Simon D. M. White
The collaboration of Marc Davis, George Efstathiou, Carlos Frenk, and Simon White in the 1980s fundamentally transformed cosmology. Yet as is often the case in science, the collaborators set out to demonstrate the opposite of what they eventually discovered. In fact, they did so twice.
For three years in the late 1970s and early 1980s, Marc Davis, working at the Harvard-Smithsonian Center for Astrophysics (CfA), led the most ambitious galaxy survey to that time—2400 galaxies at various distances. “It produced amazing pictures that looked nothing like anything we had ever seen before,” says Davis.
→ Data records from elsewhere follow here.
===== config.mk =====
export PLATFORM = sky130hd
export DESIGN_NAME = key_latch_driver
export DESIGN_NICKNAME = d
export VERILOG_FILES = /design/src/rtl/key_latch_driver.sv
export SDC_FILE = /design/constraint.sdc
export NUM_CORES = 1
export LEC_CHECK = 0
export CORE_ASPECT_RATIO = 0.8
export CORE_MARGIN = 2
export CORE_UTILIZATION = 48
export CTS_CLUSTER_DIAMETER = 50
export DETAILED_ROUTE_END_ITERATION = 16
export PLACE_DENSITY = 0.81
export SYNTH_ARGS = -nofsm -noshare
export SYNTH_HDL_FRONTEND = slang
export SYNTH_SLANG_ARGS = --single-unit

===== constraint.sdc =====
create_clock -name clk -period 1.4 [get_ports clk]
set_clock_uncertainty 0.05 [all_clocks]
set_input_delay 0.14 -clock clk [delete_from_list [all_inputs] [get_ports clk]]
set_output_delay 0.14 -clock clk [all_outputs]
set_load 0.02 [all_outputs]

===== src/rtl/key_latch_driver.sv =====
// Upstream driver for a bank of active-low NAND set/reset hit latches: synchronises and
// debounces raw keys, turns each press into a one-cycle notS pulse, and issues timed clears.
module key_latch_driver #(
    parameter int N_KEYS    = 4,
    parameter int DB_CYCLES = 16,
    parameter int CLR_HOLD  = 2
) (
    input  logic              clk,
    input  logic              notRst,
    input  logic [N_KEYS-1:0] key_in,
    input  logic              clr_req,
    output logic [N_KEYS-1:0] notS,
    output logic [N_KEYS-1:0] notR,
    output logic [N_KEYS-1:0] key_state,
    output logic              busy,
    output logic [1:0]        fsm_state_o
);

    localparam int CW = $clog2(DB_CYCLES + 1);
    localparam int HW = (CLR_HOLD > 1) ? $clog2(CLR_HOLD) : 1;
    localparam logic [CW-1:0] DB_LAST   = CW'(DB_CYCLES - 1);
    localparam logic [HW-1:0] HOLD_LAST = HW'(CLR_HOLD - 1);

    typedef enum logic [1:0] {
        ST_IDLE  = 2'd0,
        ST_CLEAR = 2'd1,
        ST_GUARD = 2'd2
    } state_t;

    logic [N_KEYS-1:0] sync1_q, sync2_q;
    logic [CW-1:0]     db_cnt_q [N_KEYS];
    logic [CW-1:0]     db_cnt_d [N_KEYS];
    logic [N_KEYS-1:0] ks_q, ks_d;
    logic [N_KEYS-1:0] rise;

    state_t            state_q, state_d;
    logic [HW-1:0]     hold_q, hold_d;
    logic [N_KEYS-1:0] pend_q, pend_d;
    logic [N_KEYS-1:0] nots_q, nots_d;
    logic              notr_q, notr_d;
    logic              busy_q, busy_d;

    // Debounce: the stable level flips only after DB_CYCLES consecutive disagreeing samples.
    always_comb begin
        ks_d = ks_q;
        rise = '0;
        for (int i = 0; i < N_KEYS; i++) begin
            db_cnt_d[i] = '0;
            if (sync2_q[i] != ks_q[i]) begin
                if (db_cnt_q[i] == DB_LAST) begin
                    ks_d[i] = ~ks_q[i];
                    rise[i] = ~ks_q[i];
                end else begin
                    db_cnt_d[i] = db_cnt_q[i] + CW'(1);
                end
            end
        end
    end

    always_comb begin
        state_d = state_q;
        hold_d  = hold_q;
        pend_d  = pend_q | rise;
        nots_d  = '1;
        notr_d  = notr_q;
        case (state_q)
            ST_IDLE: begin
                if (clr_req) begin
                    state_d = ST_CLEAR;
                    hold_d  = '0;
                    notr_d  = 1'b0;
                end else begin
                    // notR is high here, so issuing set pulses cannot hit the forbidden input.
                    notr_d = 1'b1;
                    nots_d = ~(pend_q | rise);
                    pend_d = '0;
                end
            end
            ST_CLEAR: begin
                notr_d = 1'b0;
                if (clr_req) begin
                    hold_d = '0;
                end else if (hold_q == HOLD_LAST) begin
                    notr_d  = 1'b1;
                    hold_d  = '0;
                    state_d = ST_GUARD;
                end else begin
                    hold_d = hold_q + HW'(1);
                end
            end
            ST_GUARD: begin
                notr_d = 1'b1;
                if (clr_req) begin
                    state_d = ST_CLEAR;
                    hold_d  = '0;
                    notr_d  = 1'b0;
                end else begin
                    state_d = ST_IDLE;
                end
            end
            default: begin
                state_d = ST_CLEAR;
                hold_d  = '0;
                notr_d  = 1'b0;
            end
        endcase
        busy_d = (state_d != ST_IDLE);
    end

    always_ff @(posedge clk or negedge notRst) begin
        if (!notRst) begin
            sync1_q <= '0;
            sync2_q <= '0;
            ks_q    <= '0;
            for (int i = 0; i < N_KEYS; i++) begin
                db_cnt_q[i] <= '0;
            end
            state_q <= ST_CLEAR;
            hold_q  <= '0;
            pend_q  <= '0;
            nots_q  <= '1;
            notr_q  <= 1'b0;
            busy_q  <= 1'b1;
        end else begin
            sync1_q <= key_in;
            sync2_q <= sync1_q;
            ks_q    <= ks_d;
            for (int i = 0; i < N_KEYS; i++) begin
                db_cnt_q[i] <= db_cnt_d[i];
            end
            state_q <= state_d;
            hold_q  <= hold_d;
            pend_q  <= pend_d;
            nots_q  <= nots_d;
            notr_q  <= notr_d;
            busy_q  <= busy_d;
        end
    end

    assign notS        = nots_q;
    assign notR        = {N_KEYS{notr_q}};
    assign key_state   = ks_q;
    assign busy        = busy_q;
    assign fsm_state_o = state_q;

endmodule


==> impl_metrics.env, run 1 <==
export IMPL_required_ns=1.53
export IMPL_hold_class="primary input to async pin"
export IMPL_async_reset_ff_frac=1.00
export IMPL_gr_usage_all_layers=0.147
export IMPL_antenna_found_initial=0
export IMPL_syn_cell_area_mm2=0.00171
export IMPL_synth_fp_nets=149
export IMPL_crit_family="flip-flops"
export IMPL_clk_latency_ns=0.29
export IMPL_cts_sinks=45
export IMPL_synthTopCellsByArea="dfrtp_1, dfstp_2, xor2_1"
export IMPL_synthToLayoutAreaGrowth_pct=21.4
export IMPL_synth_top_area_cell="dfrtp_1"
export IMPL_die_width_um=70.7
export IMPL_die_h_um=57.3
export IMPL_core_area_mm2=0.00342
export IMPL_grt_max_degree=23
export IMPL_yosysTopAreaCellShare=0.572
export IMPL_maxSlewHeadroom=0.766
export IMPL_numPortBuffers=21
export IMPL_vias=1055
export IMPL_hold_viol=0
export IMPL_final_core_util=0.605
export IMPL_slowest_stage="dfrtp_1"
export IMPL_drc_errors=0
export IMPL_crit_arrival_ns=1.48
export IMPL_synth_common_cells="dfrtp_1, nor2_1, xor2_1"
export IMPL_routed_wl_mm=2.62
export IMPL_drive_gt1_frac=0.124
export IMPL_worst_slew_pin_slew_ns=0.348
export IMPL_io_pins=22
export IMPL_met1_length_mm=1.21
export IMPL_wl_met2_mm=1.27
export IMPL_gp_congestion=0.716
export IMPL_rows=19
export IMPL_power_density_mw_per_mm2=1180
export IMPL_yosys_warnings=0
export IMPL_hpwl_mm=1.91
export IMPL_fin_crit_sh=0.962
export IMPL_cts_tree="built"
export IMPL_routedWlPerCell_um=12.4
export IMPL_setup_violations_final=0
export IMPL_synth_edff_count=0
export IMPL_vdd_drop_max_v=0.000849
export IMPL_path_buf_inv=0
export IMPL_ys_seq_area_frac=0.664
export IMPL_maxCapViolCount=0
export IMPL_holdWs_ns=0.219
export IMPL_fmax_mhz=742
export IMPL_crit_fanout=3
export IMPL_synth_cells=138
export IMPL_synth_avg_cell_area_um2=12.4
export IMPL_worstSetupStartpointType="flip-flop"
export IMPL_clk_pin_slew_ns=0.07
export IMPL_grt_first_pass_wirelength_mm=4.49
export IMPL_cp_end_kind="flip-flop"
export IMPL_cts_path_max_buffers=2
export IMPL_drtAntennaViolNets=0
export IMPL_highest_signal_layer="met4"
export IMPL_p_leak_nw=1.05
export IMPL_ys_seq_elements=45
export IMPL_die_area_mm2=0.00405
export IMPL_overflow=0
export IMPL_drtPass1Iterations=4
export IMPL_drv_slew=0
export IMPL_insertedDiodeCount=0
export IMPL_cts_root_buffer="clkbuf_8"
export IMPL_slowest_delay_ns=0.41
export IMPL_nets=179
export IMPL_start_util=0.499
export IMPL_synth_cell_type_count=22
export IMPL_crit_type="flip-flop to flip-flop"
export IMPL_grt_pass1_vias=1076
export IMPL_synth_flop_cell="dfrtp_1"
export IMPL_cts_made_buffers=5
export IMPL_wl_met3_um=130
export IMPL_synth_most_common_cell="dfrtp_1"
export IMPL_finalCriticalPeriod_ns=1.35
export IMPL_status="finished clean"
export IMPL_h_tree_depth=2
export IMPL_drt_iter0_markers=18
export IMPL_avgViaCountPerCell=5.00
export IMPL_crit_path_cell_trace="ha_2 -> and4b_1 -> and3_1 -> o22a_1"
==> cells by family (layout without fill, tap and decap cells) <==
logic type,after synthesis,in the layout,share of synthesized area
buf+inv,13,44,0.0374
flops,45,45,0.664
xor+xnor,12,12,0.0616
compound gates,15,15,0.0499
fa+ha+maj,4,4,0.0293
simple gates,49,49,0.158
==> per-stage QoR <==
| stage | worst slack, ns | instance area, µm² | setup TNS [ns] | total power [W] | std cells |
|---|---|---|---|---|---|
| floorplan | 0.105 | 1710 | 0 | 0.00159 | 138 |
| CTS | 0.00968 | 2060 | 0 | 0.00248 | 210 |
| global placement | 0.0748 | 1980 | 0 | 0.00169 | 201 |
| global route | -0.00411 | 2070 | -0.00411 | 0.00258 | 211 |
| detailed placement | 0.0381 | 1980 | 0 | 0.00170 | 201 |
| finish | 0.0531 | 2070 | 0 | 0.00245 | 211 |
==> layout make-up <==
class,instances,area (µm²)
sequential,45,1130
clock buffer,8,90.1
inverter,9,33.8
timing repair buffer,27,248
fill,302,1350
tap,42,52.6
multi-input combinational,80,514
==> final timing paths <==
check,from,end,slack (ns),depth (start not counted)
hold / removal,notRst,db_cnt_q[9]$_DFF_PN0_,0.22,2
hold reg to reg,sync1_q[1]$_DFF_PN0_,sync2_q[1]$_DFF_PN0_,0.31,0
setup reg to reg,db_cnt_q[0]$_DFF_PN0_,pend_q[3]$_DFF_PN0_,0.05,4
min in group clk,key_in[0],sync1_q[0]$_DFF_PN0_,0.23,1
setup / recovery,db_cnt_q[0]$_DFF_PN0_,pend_q[3]$_DFF_PN0_,0.05,4
max in group asynchronous,notRst,notS[3]$_DFF_PN1_,0.54,3
==> registers in the layout, indices dropped and copies added (netlist names) <==
name	cells
fsm_state_o	2
db_cnt_q	20
sync1_q	4
pend_q	4
busy	1
notr_q	1
notS	4
hold_q	1
key_state	4
sync2_q	4
==> layout by cell type (no fill, tap or decap), types with 2 or more instances in the layout <==
cell	count
buf_4	4
ha_2	2
nand3_1	8
dfrtp_1	39
and4b_1	4
and2_1	5
nand2b_1	4
dfstp_2	6
clkdlybuf4s50_1	5
clkbuf_8	6
inv_1	9
dlygate4sd2_1	14
a31oi_1	3
o21ai_0	9
nand2_1	4
and3_1	5
ha_1	2
xor2_1	12
clkbuf_1	2
nor2_1	15
==> report_power, final <==
part | switching, W | internal, W | leakage, nW | total, W
Clock | 0.000387 | 0.000402 | 0.0455 | 0.000789
Sequential | 0.0000458 | 0.00137 | 0.577 | 0.00141
Combinational | 0.000139 | 0.000108 | 0.424 | 0.000247
==> layer usage <==
layer,track usage,vias to the layer above
met1,0.180,518
met3,0.0495,4
met2,0.235,21
li1,-,512
met5,0,-
met4,0.0809,0
==> timing repair <==
| action | in CTS | in global routing |
|---|---|---|
| buffers inserted | 0 | 1 |
| hold buffers | 1 | 0 |
| gates resized for setup | 15 | 3 |
| endpoints found under the setup margin | 15 | 4 |
| pin swaps | 0 | 1 |
| endpoints found under the hold margin | 33 | 0 |
(Power assumes the default switching activity.)
==> run 2: changes to the inputs <==
- CTS_CLUSTER_SIZE: unset -> 40
==> results of run 2 <==
No change in the layout: final DEF, timing and power equal those of run 1.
Astronomers had assumed that the distribution of matter in the universe—galaxies—would be more or less uniform. Instead, the three-dimensional structure that emerged from the CfA survey revealed extraordinarily lengthy filaments of galaxy superclusters, separated by vast voids of space, as if the universe resembled a giant web.
How to explain this appearance? By the late 1970s, astronomers realized that they needed to invoke “dark matter” in order to account for galaxy motions that otherwise would be violating the laws of physics. The presence of prodigious amounts of invisible matter that would be interacting with visible matter also might explain why galaxies had clumped in greater concentrations than theorists had assumed. One species of particle seemed a strong candidate for the dark matter—the neutrino.
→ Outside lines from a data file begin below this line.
==> config.mk <==
export PLATFORM = sky130hd
export DESIGN_NAME = ulpi_reg_arbiter
export DESIGN_NICKNAME = d
export VERILOG_FILES = /design/src/rtl/usb_pkg.sv /design/src/rtl/rr_pick.sv /design/src/rtl/ulpi_reg_arbiter.sv
export SDC_FILE = /design/constraint.sdc
export NUM_CORES = 1
export LEC_CHECK = 0
export CAP_MARGIN = 25
export CORE_AREA = 2 2 97 99
export DETAILED_ROUTE_END_ITERATION = 7
export DIE_AREA = 0 0 99 101
export GPL_ROUTABILITY_DRIVEN = 0
export PLACE_DENSITY = 0.62
export SLEW_MARGIN = 0
export SYNTH_ARGS = -nofsm -noshare
export SYNTH_HDL_FRONTEND = slang
export SYNTH_SLANG_ARGS = --single-unit
==> constraint.sdc <==
create_clock -name CLK_60M -period 6 [get_ports CLK_60M]
set_input_delay 1.2 -clock CLK_60M [delete_from_list [all_inputs] [get_ports CLK_60M]]
set_output_delay 1.2 -clock CLK_60M [all_outputs]
set_load 0.02 [all_outputs]
==> src/rtl/usb_pkg.sv <==
// Shared USB link definitions: ULPI register map, widths and
// the register-arbiter state encoding.
package usb_pkg;

  localparam int ADDR_W = 6;
  localparam int DATA_W = 8;
  localparam int ID_W   = 3;

  localparam logic [ADDR_W-1:0] ADDR_FUN_CTRL = 6'h04;
  localparam logic [ADDR_W-1:0] ADDR_OTG_CTRL = 6'h0A;
  localparam logic [ADDR_W-1:0] ADDR_SCRATCH  = 6'h16;

  typedef enum logic [1:0] {
    ST_IDLE,
    ST_ISSUE,
    ST_WAIT,
    ST_RESP
  } arb_state_e;

  typedef struct packed {
    logic [ID_W-1:0]   id;
    logic              rw;
    logic [ADDR_W-1:0] addr;
    logic [DATA_W-1:0] data;
  } reg_txn_t;

endpackage

==> src/rtl/rr_pick.sv <==
// Combinational round-robin picker: first set request
// strictly after ptr, wrapping modulo N_REQ.
module rr_pick
  import usb_pkg::*;
#(
  parameter int N_REQ = 4
) (
  input  logic [N_REQ-1:0] req,
  input  logic [ID_W-1:0]  ptr,
  output logic [ID_W-1:0]  id,
  output logic             valid
);

  int                s;
  logic [ID_W-1:0]   idx;
  logic [N_REQ-1:0]  r_sh;

  // Scan farthest-first so the closest hit is assigned last.
  always_comb begin
    id    = '0;
    valid = 1'b0;
    s     = 0;
    idx   = '0;
    r_sh  = '0;
    for (int i = N_REQ; i >= 1; i--) begin
      s = int'(ptr) + i;
      if (s >= N_REQ) s = s - N_REQ;
      idx  = ID_W'(s);
      r_sh = req >> idx;
      if (r_sh[0]) begin
        id    = idx;
        valid = 1'b1;
      end
    end
  end

endmodule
Davis, by now a full professor at the University of California, Berkeley, teamed up with Simon White to test the neutrino hypothesis. The two of them knew a British theorist, George Efstathiou, who had adapted numerical simulation techniques used in condensed matter physics and applied them to cosmology. Davis, White, and a postdoc, Carlos Frenk, figured that Efstathiou’s numerical simulations would demonstrate that the prevalence of neutrinos had caused the universe to evolve into a web.
The match between what neutrino simulations predicted and what CfA observations showed, however, was “just unbelievably bad,” says Davis. Even so, ruling out a theory is important. “It was our first really major result,” says White.
The neutrino was an example of what theorists called “hot dark matter,” because at early times it would travel at velocities approaching the speed of light and leave behind the “regular” matter. Theorists soon proposed an alternative theory: “cold dark matter,” relatively sluggish matter that would fall together to make galaxy halos, taking the regular matter along for the ride.
“Okay, let’s have a go at cold dark matter,” Frenk remembers thinking. Maybe they could rule out that theory, too.
Efstathiou now formally joined the collaboration. He and later also Frenk had access to an experimental network of computers that connected institutions all over England. Computer technology was still new enough that the network was in low demand. Even so, Efstathiou says, laughing, “We basically flooded the network.”
To the team’s surprise, this time the simulations closely matched the observations. Not only was cold dark matter a viable option, it became vital to any attempt to understand the growth structure in the universe.
From 1985 to 1988 the DEFW collaboration produced five papers that changed cosmology forever. The discipline now had a new means of discovery as well as a new model on which to exercise it—both of which have proven to be durable. Numerical simulations remain an essential tool for modeling and interpreting the structure and evolution of the universe on the largest scales. And cold dark matter has become one of two key components, along with dark energy (also anticipated by the DEFW results), of the standard cosmological model.